O mesmo disse a família deste soldado, no mesmo comunicado citado pelo "Guardian": “A Rússia está a violar as convenções de Genebra ao publicar um vídeo de Aslin a falar sob coação, claramente após ter sofrido ferimentos físicos”. Também Shaun Pinner disse em tribunal ser um membro ativo do exército, e por isso protegido pelas alíneas da convenção que se referem aos prisioneiros de guerra (que, de qualquer forma, também fazem referência à proteção de membros de milícias e grupos voluntários).
Pinner, de Watford, Bedfordshire, confessou-se igualmente “culpado” dos crimes acima descritos, mas observadores internacionais dizem que o julgamento não cumpriu as mais básicas regras de imparcialidade. “As autoridades russas escolheram fazer destes dois britânicos um exemplo e eu considero isso uma vergonha. Esperamos que uma troca de prisioneiros ocorra num futuro próximo”, disse ainda Robert Jenrick, no programa da manhã da Radio 4 da BBC.
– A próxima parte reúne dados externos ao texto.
File: src/rtl/uart_pkg.sv
// ============================================================================
// Module      : uart_pkg
// Description : Shared constants for the UART transmit path: parity modes,
//               FSM state encoding and the default bit period.
// Revision    : 1.0 - initial release
// ============================================================================
`default_nettype none

package uart_pkg;

    localparam logic [1:0] PARITY_NONE = 2'b00;
    localparam logic [1:0] PARITY_EVEN = 2'b01;
    localparam logic [1:0] PARITY_ODD  = 2'b10;

    localparam logic [2:0] c_ST_IDLE   = 3'd0;
    localparam logic [2:0] c_ST_START  = 3'd1;
    localparam logic [2:0] c_ST_DATA   = 3'd2;
    localparam logic [2:0] c_ST_PARITY = 3'd3;
    localparam logic [2:0] c_ST_STOP   = 3'd4;

    // 50 MHz system clock at 115200 baud
    localparam int c_DEFAULT_CYCLES_PER_BIT = 434;

endpackage

`default_nettype wire

File: src/rtl/uart_sync_fifo.sv
// ============================================================================
// Module      : uart_sync_fifo
// Description : Single-clock FIFO with registered occupancy count and
//               show-ahead read data; depth must be a power of two.
// Revision    : 1.0 - initial release
// ============================================================================
`default_nettype none

module uart_sync_fifo
    import uart_pkg::*;
#(
    parameter int WIDTH = 8,
    parameter int DEPTH = 4,
    localparam int CNT_W = $clog2(DEPTH + 1)
) (
    input  logic             i_CLK,
    input  logic             i_RESET,
    input  logic             i_push,
    input  logic [WIDTH-1:0] i_wr_data,
    input  logic             i_pop,
    output logic [WIDTH-1:0] o_rd_data,
    output logic             o_full,
    output logic             o_empty,
    output logic [CNT_W-1:0] o_count
);

    localparam int PTR_W = $clog2(DEPTH);

    logic [WIDTH-1:0] r_mem [DEPTH];
    logic [PTR_W-1:0] r_wr_ptr;
    logic [PTR_W-1:0] r_rd_ptr;
    logic [CNT_W-1:0] r_count;
    logic             w_push;
    logic             w_pop;

    // Full is taken from the registered count, so a pop never frees a slot
    // for a push in the same cycle.
    assign o_full  = (r_count == CNT_W'(DEPTH));
    assign o_empty = (r_count == '0);
    assign w_push  = i_push && !o_full;
    assign w_pop   = i_pop && !o_empty;

    always_ff @(posedge i_CLK) begin
        if (!i_RESET) begin
            r_wr_ptr <= '0;
            r_rd_ptr <= '0;
            r_count  <= '0;
        end else begin
            if (w_push) r_wr_ptr <= r_wr_ptr + 1'b1;
            if (w_pop)  r_rd_ptr <= r_rd_ptr + 1'b1;
            case ({w_push, w_pop})
                2'b10:   r_count <= r_count + 1'b1;
                2'b01:   r_count <= r_count - 1'b1;
                default: r_count <= r_count;
            endcase
        end
    end

    always_ff @(posedge i_CLK) begin
        if (w_push) r_mem[r_wr_ptr] <= i_wr_data;
    end

    assign o_rd_data = r_mem[r_rd_ptr];
    assign o_count   = r_count;

endmodule

`default_nettype wire

File: src/rtl/uart_tx_fifo.sv
// ============================================================================
// Module      : uart_tx_fifo
// Description : FIFO-buffered UART transmitter, LSB first, runtime parity and
//               stop-bit selection latched per frame.
// Revision    : 1.0 - initial release
// ============================================================================
`default_nettype none

module uart_tx_fifo
    import uart_pkg::*;
#(
    parameter int CYCLES_PER_BIT = c_DEFAULT_CYCLES_PER_BIT,
    parameter int DATA_BITS      = 8,
    parameter int FIFO_DEPTH     = 4
) (
    input  logic                               i_CLK,
    input  logic                               i_RESET,
    input  logic                               i_TX_DV,
    input  logic [DATA_BITS-1:0]               i_PARALLEL_DATA,
    output logic                               o_TX_READY,
    input  logic [1:0]                         i_PARITY_MODE,
    input  logic                               i_TWO_STOP,
    output logic                               o_SERIAL_DATA,
    output logic                               o_TX_ACTIVE,
    output logic                               o_TX_DONE,
    output logic [$clog2(FIFO_DEPTH+1)-1:0]    o_FIFO_COUNT
);

    localparam int CYC_W = $clog2(CYCLES_PER_BIT);
    localparam int BIT_W = $clog2(DATA_BITS);
    localparam logic [CYC_W-1:0] c_CYC_LAST  = CYC_W'(CYCLES_PER_BIT - 1);
    localparam logic [BIT_W-1:0] c_DATA_LAST = BIT_W'(DATA_BITS - 1);

    logic [2:0]           r_state;
    logic [2:0]           w_next_state;
    logic [CYC_W-1:0]     r_cycle_cnt;
    logic [BIT_W-1:0]     r_bit_cnt;
    logic [DATA_BITS-1:0] r_data;
    logic [1:0]           r_par_mode;
    logic                 r_two_stop;
    logic                 r_serial;
    logic                 r_active;
    logic                 r_done;

    logic                 w_pop;
    logic                 w_fifo_full;
    logic                 w_fifo_empty;
    logic [DATA_BITS-1:0] w_fifo_head;
    logic                 w_bit_end;
    logic                 w_last_stop;
    logic                 w_par_en;
    logic                 w_par_bit;
    logic                 w_serial;
    logic                 w_active;
    logic                 w_done;

    uart_sync_fifo #(
        .WIDTH (DATA_BITS),
        .DEPTH (FIFO_DEPTH)
    ) u_fifo (
        .i_CLK     (i_CLK),
        .i_RESET   (i_RESET),
        .i_push    (i_TX_DV),
        .i_wr_data (i_PARALLEL_DATA),
        .i_pop     (w_pop),
        .o_rd_data (w_fifo_head),
        .o_full    (w_fifo_full),
        .o_empty   (w_fifo_empty),
        .o_count   (o_FIFO_COUNT)
    );

    assign w_bit_end   = (r_cycle_cnt == c_CYC_LAST);
    assign w_last_stop = r_two_stop ? (r_bit_cnt == BIT_W'(1)) : (r_bit_cnt == '0);
    assign w_par_en    = (r_par_mode == PARITY_EVEN) || (r_par_mode == PARITY_ODD);
    assign w_par_bit   = (^r_data) ^ (r_par_mode == PARITY_ODD);

    always_ff @(posedge i_CLK) begin
        if (!i_RESET) r_state <= c_ST_IDLE;
        else          r_state <= w_next_state;
    end

    always_comb begin
        w_next_state = r_state;
        w_pop        = 1'b0;
        case (r_state)
            c_ST_IDLE: begin
                if (!w_fifo_empty) begin
                    w_pop        = 1'b1;
                    w_next_state = c_ST_START;
                end
            end
            c_ST_START:  if (w_bit_end) w_next_state = c_ST_DATA;
            c_ST_DATA: begin
                if (w_bit_end && (r_bit_cnt == c_DATA_LAST))
                    w_next_state = w_par_en ? c_ST_PARITY : c_ST_STOP;
            end
            c_ST_PARITY: if (w_bit_end) w_next_state = c_ST_STOP;
            c_ST_STOP:   if (w_bit_end && w_last_stop) w_next_state = c_ST_IDLE;
            default:     w_next_state = c_ST_IDLE;
        endcase
    end

    always_comb begin
        w_serial = 1'b1;
        w_active = 1'b1;
        w_done   = 1'b0;
        case (r_state)
            c_ST_IDLE:   w_active = 1'b0;
            c_ST_START:  w_serial = 1'b0;
            c_ST_DATA:   w_serial = r_data[r_bit_cnt];
            c_ST_PARITY: w_serial = w_par_bit;
            c_ST_STOP:   w_done   = w_bit_end && w_last_stop;
            default:     w_active = 1'b0;
        endcase
    end

    // Line outputs are registered one cycle behind the state, giving the
    // two-edge latency from accept to start bit.
    always_ff @(posedge i_CLK) begin
        if (!i_RESET) begin
            r_cycle_cnt <= '0;
            r_bit_cnt   <= '0;
            r_data      <= '0;
            r_par_mode  <= PARITY_NONE;
            r_two_stop  <= 1'b0;
            r_serial    <= 1'b1;
            r_active    <= 1'b0;
            r_done      <= 1'b0;
        end else begin
            if ((r_state == c_ST_IDLE) || w_bit_end) r_cycle_cnt <= '0;
            else                                     r_cycle_cnt <= r_cycle_cnt + 1'b1;

            if (w_next_state != r_state) r_bit_cnt <= '0;
            else if (w_bit_end)          r_bit_cnt <= r_bit_cnt + 1'b1;

            if (w_pop) begin
                r_data     <= w_fifo_head;
                r_par_mode <= i_PARITY_MODE;
                r_two_stop <= i_TWO_STOP;
            end

            r_serial <= w_serial;
            r_active <= w_active;
            r_done   <= w_done;
        end
    end

    assign o_TX_READY    = !w_fifo_full;
    assign o_SERIAL_DATA = r_serial;
    assign o_TX_ACTIVE   = r_active;
    assign o_TX_DONE     = r_done;

endmodule

`default_nettype wire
Entre outros pontos, a Convenção de Genebra fala da importância de um julgamento justo. Está proibida pela lei internacional “a entrega de sentenças e/ou a autorização para execução sem prévia sentença proferida por um tribunal regularmente constituído que ofereça todas as garantias judiciais reconhecidas como indispensáveis pelos povos civilizados”.
Uma estranha entrevista
O documentarista britânico, Graham Phillips, banido da Ucrânia pela sua cobertura pró-russa em 2014 e medalhado pelos serviços secretos russos, entrevistou Aslin e nesse vídeo o prisioneiro diz que não vê razão para que lhe poupem a vida em tribunal.
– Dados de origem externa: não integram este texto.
===== src/rtl/iffifo_slot_arbiter.sv =====
// Round-robin owner of the iffifo write slot.
// Grants last a burst of pushes or until req drops.
module iffifo_slot_arbiter
  import iffifo_arb_pkg::*;
#(
  parameter int NUM_REQ = 4,
  parameter int BURST_W = 8
) (
  input  logic               clk_i,
  input  logic               rst_ni,
  input  logic [NUM_REQ-1:0] req_i,
  input  logic [BURST_W-1:0] burst_len_i,
  input  logic               fifo_ready_i,
  input  logic               push_i,
  input  logic               clr_err_i,
  output logic [NUM_REQ-1:0] grant_o,
  output logic [NUM_REQ-1:0] slot_ready_o,
  output logic               busy_o,
  output logic               burst_done_o,
  output logic               push_err_o
);

  localparam int IdxW = idx_w(NUM_REQ);

  iffifo_arb_state_e  r_state;
  logic [NUM_REQ-1:0] r_grant;
  logic [BURST_W-1:0] r_cnt;
  logic [IdxW-1:0]    r_last;
  logic               r_done;
  logic               r_err;

  logic               w_pick_vld;
  logic [IdxW-1:0]    w_pick_idx;
  logic               w_req_g;
  logic               w_exh;

  iffifo_rr_pick #(
    .NUM_REQ(NUM_REQ),
    .IdxW   (IdxW)
  ) u_pick (
    .req_i  (req_i),
    .last_i (r_last),
    .valid_o(w_pick_vld),
    .idx_o  (w_pick_idx)
  );

  // cnt of zero while granted means unlimited
  assign w_req_g = |(req_i & r_grant);
  assign w_exh   = (r_state == GRANTED) && push_i
                && (r_cnt == BURST_W'(1));

  // grant FSM, burst counter and round-robin pointer
  always_ff @(posedge clk_i or negedge rst_ni) begin
    if (!rst_ni) begin
      r_state <= IDLE;
      r_grant <= '0;
      r_cnt   <= '0;
      r_last  <= IdxW'(NUM_REQ - 1);
      r_done  <= 1'b0;
    end else begin
      r_done <= 1'b0;
      unique case (r_state)
        IDLE: begin
          if (w_pick_vld) begin
            r_state <= GRANTED;
            r_grant <= {{(NUM_REQ-1){1'b0}}, 1'b1}
                       << w_pick_idx;
            r_last  <= w_pick_idx;
            r_cnt   <= burst_len_i;
          end
        end
        GRANTED: begin
          if (push_i && (r_cnt != '0))
            r_cnt <= r_cnt - BURST_W'(1);
          if (w_exh) begin
            r_done  <= 1'b1;
            r_state <= IDLE;
            r_grant <= '0;
          end else if (!w_req_g) begin
            r_state <= IDLE;
            r_grant <= '0;
          end
        end
        default: begin
          r_state <= IDLE;
          r_grant <= '0;
        end
      endcase
    end
  end

  // sticky push-while-idle flag, set beats clear
  always_ff @(posedge clk_i or negedge rst_ni) begin
    if (!rst_ni) begin
      r_err <= 1'b0;
    end else if (push_i && (r_state == IDLE)) begin
      r_err <= 1'b1;
    end else if (clr_err_i) begin
      r_err <= 1'b0;
    end
  end

  assign grant_o      = r_grant;
  assign slot_ready_o = r_grant & {NUM_REQ{fifo_ready_i}};
  assign busy_o       = (r_state == GRANTED);
  assign burst_done_o = r_done;
  assign push_err_o   = r_err;

endmodule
Durante a “entrevista”, Phillips diz várias vezes que a Ucrânia é governada por nazis, que Aslin tem imensa sorte em ter sido capturado pelos russos, que há milhares de pessoas mortas pela Ucrânia na região do Donbas, etc. Aslin diz que se deixou enganar, pensando que os ucranianos “eram os bons” e que tinha sido sempre bem tratado pelos soldados russos. Mais recentemente, o mesmo Phillips colocou no Twitter uma fotografia do livro de Adolf Hitler “Mein Kampf”, alegadamente encontrado em casa de um ucraniano de Donbas, como prova das simpatias fascistas dos ucranianos. Entretanto a sua conta na rede social já não existe.
A Ucrânia já condenou três soldados russos por crimes que o tribunal considerou terem ocorrido durante a ocupação. Vadim Shishimarin, 21 anos, foi condenado a prisão perpétua por matar um civil de 62 anos na região de Sumy, nordeste da Ucrânia, no início da guerra. Dois outros soldados, Alexander Bobikin e Alexander Ivanov, foram condenados a 11 anos de prisão por ataques de artilharia contra centros populacionais que “violaram as leis e os costumes da guerra”. Alguns grupos de defesa dos direitos humanos também expressaram na altura dúvidas de que um tribunal ucraniano pudesse julgar com imparcialidade crimes de guerra praticados por russos, principalmente quando se dá o caso de ainda haver uma guerra a decorrer.